Records from a data collection ::
┏━━
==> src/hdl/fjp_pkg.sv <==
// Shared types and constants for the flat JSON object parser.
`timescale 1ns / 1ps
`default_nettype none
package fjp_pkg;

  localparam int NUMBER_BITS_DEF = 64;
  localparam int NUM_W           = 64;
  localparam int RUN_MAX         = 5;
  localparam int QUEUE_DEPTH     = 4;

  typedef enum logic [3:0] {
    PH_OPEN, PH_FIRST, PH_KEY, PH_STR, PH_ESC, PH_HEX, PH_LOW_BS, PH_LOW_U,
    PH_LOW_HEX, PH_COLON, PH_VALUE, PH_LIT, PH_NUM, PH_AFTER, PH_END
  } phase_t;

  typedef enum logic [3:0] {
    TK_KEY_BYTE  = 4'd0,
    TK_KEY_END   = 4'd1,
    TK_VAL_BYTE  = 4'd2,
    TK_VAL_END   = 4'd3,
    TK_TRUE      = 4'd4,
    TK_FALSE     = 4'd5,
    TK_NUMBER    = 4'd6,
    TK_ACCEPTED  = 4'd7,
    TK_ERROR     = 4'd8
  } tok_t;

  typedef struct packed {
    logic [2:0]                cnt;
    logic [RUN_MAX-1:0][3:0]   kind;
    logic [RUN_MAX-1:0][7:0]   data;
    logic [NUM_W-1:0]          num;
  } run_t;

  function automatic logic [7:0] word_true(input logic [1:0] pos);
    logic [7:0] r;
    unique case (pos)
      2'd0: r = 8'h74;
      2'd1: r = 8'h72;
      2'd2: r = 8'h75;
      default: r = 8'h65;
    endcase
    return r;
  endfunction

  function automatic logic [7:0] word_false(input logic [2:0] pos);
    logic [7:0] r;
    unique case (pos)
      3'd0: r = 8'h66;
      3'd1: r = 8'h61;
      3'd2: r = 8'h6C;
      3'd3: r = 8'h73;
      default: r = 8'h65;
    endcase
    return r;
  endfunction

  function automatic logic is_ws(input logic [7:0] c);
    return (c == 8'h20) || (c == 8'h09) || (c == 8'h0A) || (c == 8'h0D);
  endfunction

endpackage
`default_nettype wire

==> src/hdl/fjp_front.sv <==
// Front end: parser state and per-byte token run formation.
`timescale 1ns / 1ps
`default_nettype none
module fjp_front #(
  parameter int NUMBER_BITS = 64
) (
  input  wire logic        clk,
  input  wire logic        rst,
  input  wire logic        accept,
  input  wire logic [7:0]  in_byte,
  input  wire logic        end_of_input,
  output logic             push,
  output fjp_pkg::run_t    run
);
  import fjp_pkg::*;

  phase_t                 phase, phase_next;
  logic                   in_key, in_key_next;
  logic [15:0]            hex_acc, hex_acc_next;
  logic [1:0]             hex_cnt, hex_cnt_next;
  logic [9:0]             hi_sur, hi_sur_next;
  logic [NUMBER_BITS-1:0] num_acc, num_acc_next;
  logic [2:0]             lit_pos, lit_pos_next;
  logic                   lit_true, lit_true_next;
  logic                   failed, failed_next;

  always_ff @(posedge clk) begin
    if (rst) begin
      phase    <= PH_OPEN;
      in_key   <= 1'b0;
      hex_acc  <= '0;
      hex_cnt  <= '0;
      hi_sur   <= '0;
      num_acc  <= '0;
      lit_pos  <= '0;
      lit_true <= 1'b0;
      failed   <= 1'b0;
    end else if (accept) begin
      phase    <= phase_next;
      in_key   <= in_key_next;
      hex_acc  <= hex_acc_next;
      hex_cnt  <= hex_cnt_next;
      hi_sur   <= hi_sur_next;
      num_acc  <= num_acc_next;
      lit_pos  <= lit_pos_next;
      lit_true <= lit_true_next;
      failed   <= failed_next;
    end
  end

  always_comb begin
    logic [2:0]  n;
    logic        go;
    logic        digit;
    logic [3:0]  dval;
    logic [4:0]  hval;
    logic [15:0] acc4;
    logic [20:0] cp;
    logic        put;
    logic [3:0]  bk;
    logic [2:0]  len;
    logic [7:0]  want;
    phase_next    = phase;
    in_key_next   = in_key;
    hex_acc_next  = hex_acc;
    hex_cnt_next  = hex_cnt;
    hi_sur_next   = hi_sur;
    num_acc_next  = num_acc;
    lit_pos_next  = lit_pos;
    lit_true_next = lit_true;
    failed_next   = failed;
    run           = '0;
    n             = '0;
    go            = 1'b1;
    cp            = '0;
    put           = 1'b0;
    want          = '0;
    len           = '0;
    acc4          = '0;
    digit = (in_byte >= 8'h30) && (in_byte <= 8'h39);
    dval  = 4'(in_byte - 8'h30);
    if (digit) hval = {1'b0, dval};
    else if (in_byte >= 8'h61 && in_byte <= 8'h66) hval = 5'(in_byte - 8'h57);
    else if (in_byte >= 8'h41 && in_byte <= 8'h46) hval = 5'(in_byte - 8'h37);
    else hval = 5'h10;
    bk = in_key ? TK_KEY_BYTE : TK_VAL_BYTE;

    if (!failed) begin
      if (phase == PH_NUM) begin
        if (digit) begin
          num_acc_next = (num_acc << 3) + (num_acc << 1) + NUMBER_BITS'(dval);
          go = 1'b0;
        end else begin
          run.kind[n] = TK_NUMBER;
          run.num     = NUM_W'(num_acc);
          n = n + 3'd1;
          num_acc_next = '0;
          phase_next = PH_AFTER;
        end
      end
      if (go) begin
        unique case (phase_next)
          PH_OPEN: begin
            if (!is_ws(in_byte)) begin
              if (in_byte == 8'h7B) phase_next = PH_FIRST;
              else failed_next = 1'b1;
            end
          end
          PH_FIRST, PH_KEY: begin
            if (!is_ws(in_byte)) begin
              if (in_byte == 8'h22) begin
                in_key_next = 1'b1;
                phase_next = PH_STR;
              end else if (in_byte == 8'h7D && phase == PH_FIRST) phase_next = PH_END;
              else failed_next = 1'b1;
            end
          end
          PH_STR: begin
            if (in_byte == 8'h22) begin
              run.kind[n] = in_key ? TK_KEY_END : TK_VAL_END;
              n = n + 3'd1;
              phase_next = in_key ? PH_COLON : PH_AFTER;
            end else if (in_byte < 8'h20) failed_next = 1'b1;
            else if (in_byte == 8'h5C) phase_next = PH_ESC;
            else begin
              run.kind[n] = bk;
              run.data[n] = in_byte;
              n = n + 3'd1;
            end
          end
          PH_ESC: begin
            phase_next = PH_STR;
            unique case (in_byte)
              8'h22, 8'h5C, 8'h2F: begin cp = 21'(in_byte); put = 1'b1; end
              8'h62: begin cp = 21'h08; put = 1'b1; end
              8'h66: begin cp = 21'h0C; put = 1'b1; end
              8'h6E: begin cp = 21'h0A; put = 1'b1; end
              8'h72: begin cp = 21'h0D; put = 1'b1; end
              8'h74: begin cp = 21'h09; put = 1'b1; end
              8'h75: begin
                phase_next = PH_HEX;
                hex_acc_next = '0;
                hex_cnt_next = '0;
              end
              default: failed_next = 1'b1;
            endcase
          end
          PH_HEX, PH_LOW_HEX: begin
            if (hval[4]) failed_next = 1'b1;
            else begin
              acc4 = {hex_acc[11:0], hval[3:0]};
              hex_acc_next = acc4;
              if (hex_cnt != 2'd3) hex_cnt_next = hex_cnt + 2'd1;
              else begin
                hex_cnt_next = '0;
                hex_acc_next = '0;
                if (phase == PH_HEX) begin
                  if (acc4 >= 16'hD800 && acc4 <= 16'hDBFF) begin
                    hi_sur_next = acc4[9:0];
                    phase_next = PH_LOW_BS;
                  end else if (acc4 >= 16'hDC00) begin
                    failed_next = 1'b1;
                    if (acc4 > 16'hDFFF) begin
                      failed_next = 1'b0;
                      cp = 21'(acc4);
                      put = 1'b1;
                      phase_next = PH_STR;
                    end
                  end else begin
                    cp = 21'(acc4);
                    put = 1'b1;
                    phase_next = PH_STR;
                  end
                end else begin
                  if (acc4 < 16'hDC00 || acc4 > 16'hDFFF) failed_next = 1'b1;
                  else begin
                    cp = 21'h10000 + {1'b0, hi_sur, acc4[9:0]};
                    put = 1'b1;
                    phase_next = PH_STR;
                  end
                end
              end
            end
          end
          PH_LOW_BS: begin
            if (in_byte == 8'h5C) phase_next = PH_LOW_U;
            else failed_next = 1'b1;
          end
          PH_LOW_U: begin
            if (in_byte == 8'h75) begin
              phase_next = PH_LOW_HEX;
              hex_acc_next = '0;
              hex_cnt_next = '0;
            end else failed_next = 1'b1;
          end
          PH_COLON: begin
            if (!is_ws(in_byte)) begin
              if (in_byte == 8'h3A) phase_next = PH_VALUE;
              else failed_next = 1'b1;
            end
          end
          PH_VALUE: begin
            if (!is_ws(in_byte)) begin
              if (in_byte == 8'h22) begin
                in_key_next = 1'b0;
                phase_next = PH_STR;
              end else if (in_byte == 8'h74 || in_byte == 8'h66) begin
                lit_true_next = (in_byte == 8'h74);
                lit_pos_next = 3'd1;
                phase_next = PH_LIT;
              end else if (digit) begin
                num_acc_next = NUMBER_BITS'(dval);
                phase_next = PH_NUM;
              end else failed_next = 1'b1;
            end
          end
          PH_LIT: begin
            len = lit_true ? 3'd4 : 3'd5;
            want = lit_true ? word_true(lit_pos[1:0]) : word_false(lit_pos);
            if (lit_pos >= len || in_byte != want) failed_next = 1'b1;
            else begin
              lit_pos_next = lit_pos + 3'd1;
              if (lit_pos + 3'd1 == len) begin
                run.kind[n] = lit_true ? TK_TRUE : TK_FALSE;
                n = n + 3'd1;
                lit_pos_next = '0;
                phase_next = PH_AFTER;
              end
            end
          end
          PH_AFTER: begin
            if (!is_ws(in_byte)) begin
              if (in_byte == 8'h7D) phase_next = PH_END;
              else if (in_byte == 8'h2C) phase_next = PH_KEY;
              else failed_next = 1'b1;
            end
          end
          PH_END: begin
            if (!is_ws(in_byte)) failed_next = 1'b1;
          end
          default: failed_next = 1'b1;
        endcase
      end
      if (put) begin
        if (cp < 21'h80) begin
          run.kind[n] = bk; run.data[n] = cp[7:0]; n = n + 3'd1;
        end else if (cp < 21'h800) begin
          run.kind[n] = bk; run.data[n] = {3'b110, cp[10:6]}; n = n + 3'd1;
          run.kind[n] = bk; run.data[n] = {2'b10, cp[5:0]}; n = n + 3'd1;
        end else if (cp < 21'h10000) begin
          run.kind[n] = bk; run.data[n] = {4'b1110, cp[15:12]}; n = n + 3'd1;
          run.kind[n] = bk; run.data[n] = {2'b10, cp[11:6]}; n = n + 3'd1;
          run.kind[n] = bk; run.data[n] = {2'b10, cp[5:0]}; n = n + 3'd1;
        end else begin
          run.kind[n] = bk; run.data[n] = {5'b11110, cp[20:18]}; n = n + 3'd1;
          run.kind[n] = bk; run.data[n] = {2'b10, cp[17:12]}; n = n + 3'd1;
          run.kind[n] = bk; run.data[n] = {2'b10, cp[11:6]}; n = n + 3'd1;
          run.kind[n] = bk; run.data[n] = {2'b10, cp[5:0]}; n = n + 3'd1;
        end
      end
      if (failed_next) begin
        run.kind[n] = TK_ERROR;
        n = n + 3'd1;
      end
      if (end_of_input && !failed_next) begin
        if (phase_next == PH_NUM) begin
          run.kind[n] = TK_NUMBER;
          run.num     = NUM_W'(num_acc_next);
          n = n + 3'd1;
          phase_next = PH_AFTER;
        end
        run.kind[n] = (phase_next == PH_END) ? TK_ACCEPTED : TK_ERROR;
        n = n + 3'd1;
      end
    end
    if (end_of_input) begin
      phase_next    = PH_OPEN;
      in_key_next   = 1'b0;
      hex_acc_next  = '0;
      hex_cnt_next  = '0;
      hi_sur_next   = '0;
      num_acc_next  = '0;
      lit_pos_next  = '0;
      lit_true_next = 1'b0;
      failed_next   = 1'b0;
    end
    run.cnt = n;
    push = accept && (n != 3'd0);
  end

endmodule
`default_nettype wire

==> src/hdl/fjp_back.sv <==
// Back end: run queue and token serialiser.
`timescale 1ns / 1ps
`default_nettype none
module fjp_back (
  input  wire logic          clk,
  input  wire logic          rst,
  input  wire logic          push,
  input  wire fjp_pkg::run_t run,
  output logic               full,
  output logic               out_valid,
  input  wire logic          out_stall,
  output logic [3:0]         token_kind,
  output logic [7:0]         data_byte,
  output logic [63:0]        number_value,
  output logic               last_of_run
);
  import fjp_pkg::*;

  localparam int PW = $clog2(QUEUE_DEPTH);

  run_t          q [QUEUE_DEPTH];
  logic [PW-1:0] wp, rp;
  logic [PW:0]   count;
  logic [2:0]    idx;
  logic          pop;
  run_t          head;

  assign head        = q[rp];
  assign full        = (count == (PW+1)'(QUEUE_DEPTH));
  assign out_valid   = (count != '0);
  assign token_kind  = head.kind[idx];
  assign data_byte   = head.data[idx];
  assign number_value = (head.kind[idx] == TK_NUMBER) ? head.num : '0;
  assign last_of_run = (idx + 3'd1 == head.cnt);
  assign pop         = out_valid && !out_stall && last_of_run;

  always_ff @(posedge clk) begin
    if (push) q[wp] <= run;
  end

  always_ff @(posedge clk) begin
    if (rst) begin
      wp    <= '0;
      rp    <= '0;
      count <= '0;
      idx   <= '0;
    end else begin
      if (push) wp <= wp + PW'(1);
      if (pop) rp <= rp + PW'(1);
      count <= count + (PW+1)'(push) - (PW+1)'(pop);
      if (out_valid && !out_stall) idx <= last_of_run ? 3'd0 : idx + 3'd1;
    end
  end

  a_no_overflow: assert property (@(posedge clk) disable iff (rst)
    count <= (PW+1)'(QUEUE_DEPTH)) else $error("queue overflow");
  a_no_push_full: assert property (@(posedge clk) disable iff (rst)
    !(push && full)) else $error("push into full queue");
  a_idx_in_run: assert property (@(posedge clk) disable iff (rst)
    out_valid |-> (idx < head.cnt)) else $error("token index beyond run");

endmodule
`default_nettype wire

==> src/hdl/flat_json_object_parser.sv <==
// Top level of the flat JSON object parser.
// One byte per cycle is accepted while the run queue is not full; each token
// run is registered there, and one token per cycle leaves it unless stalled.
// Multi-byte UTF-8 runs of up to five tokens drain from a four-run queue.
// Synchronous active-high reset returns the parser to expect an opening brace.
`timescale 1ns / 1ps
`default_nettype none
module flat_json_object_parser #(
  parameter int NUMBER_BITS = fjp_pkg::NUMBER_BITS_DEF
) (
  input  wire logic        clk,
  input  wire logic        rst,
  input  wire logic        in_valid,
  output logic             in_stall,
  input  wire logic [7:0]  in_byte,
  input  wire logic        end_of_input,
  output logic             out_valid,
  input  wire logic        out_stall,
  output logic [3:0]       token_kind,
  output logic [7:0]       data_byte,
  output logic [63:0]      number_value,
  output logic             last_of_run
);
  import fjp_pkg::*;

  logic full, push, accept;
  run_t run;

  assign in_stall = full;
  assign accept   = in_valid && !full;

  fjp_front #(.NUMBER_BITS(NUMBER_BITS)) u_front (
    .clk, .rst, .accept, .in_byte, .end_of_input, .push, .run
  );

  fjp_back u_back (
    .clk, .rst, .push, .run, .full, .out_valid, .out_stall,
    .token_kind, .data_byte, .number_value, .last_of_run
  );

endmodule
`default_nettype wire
┗━━
Write out exactly the lines above from the line with "2'd2: r = 8'h75;" through the line with "lit_true <= lit_true_next;", both of them included, and leave out all other lines.

SOLUTION BELOW ::
      2'd2: r = 8'h75;
      default: r = 8'h65;
    endcase
    return r;
  endfunction

  function automatic logic [7:0] word_false(input logic [2:0] pos);
    logic [7:0] r;
    unique case (pos)
      3'd0: r = 8'h66;
      3'd1: r = 8'h61;
      3'd2: r = 8'h6C;
      3'd3: r = 8'h73;
      default: r = 8'h65;
    endcase
    return r;
  endfunction

  function automatic logic is_ws(input logic [7:0] c);
    return (c == 8'h20) || (c == 8'h09) || (c == 8'h0A) || (c == 8'h0D);
  endfunction

endpackage
`default_nettype wire

==> src/hdl/fjp_front.sv <==
// Front end: parser state and per-byte token run formation.
`timescale 1ns / 1ps
`default_nettype none
module fjp_front #(
  parameter int NUMBER_BITS = 64
) (
  input  wire logic        clk,
  input  wire logic        rst,
  input  wire logic        accept,
  input  wire logic [7:0]  in_byte,
  input  wire logic        end_of_input,
  output logic             push,
  output fjp_pkg::run_t    run
);
  import fjp_pkg::*;

  phase_t                 phase, phase_next;
  logic                   in_key, in_key_next;
  logic [15:0]            hex_acc, hex_acc_next;
  logic [1:0]             hex_cnt, hex_cnt_next;
  logic [9:0]             hi_sur, hi_sur_next;
  logic [NUMBER_BITS-1:0] num_acc, num_acc_next;
  logic [2:0]             lit_pos, lit_pos_next;
  logic                   lit_true, lit_true_next;
  logic                   failed, failed_next;

  always_ff @(posedge clk) begin
    if (rst) begin
      phase    <= PH_OPEN;
      in_key   <= 1'b0;
      hex_acc  <= '0;
      hex_cnt  <= '0;
      hi_sur   <= '0;
      num_acc  <= '0;
      lit_pos  <= '0;
      lit_true <= 1'b0;
      failed   <= 1'b0;
    end else if (accept) begin
      phase    <= phase_next;
      in_key   <= in_key_next;
      hex_acc  <= hex_acc_next;
      hex_cnt  <= hex_cnt_next;
      hi_sur   <= hi_sur_next;
      num_acc  <= num_acc_next;
      lit_pos  <= lit_pos_next;
      lit_true <= lit_true_next;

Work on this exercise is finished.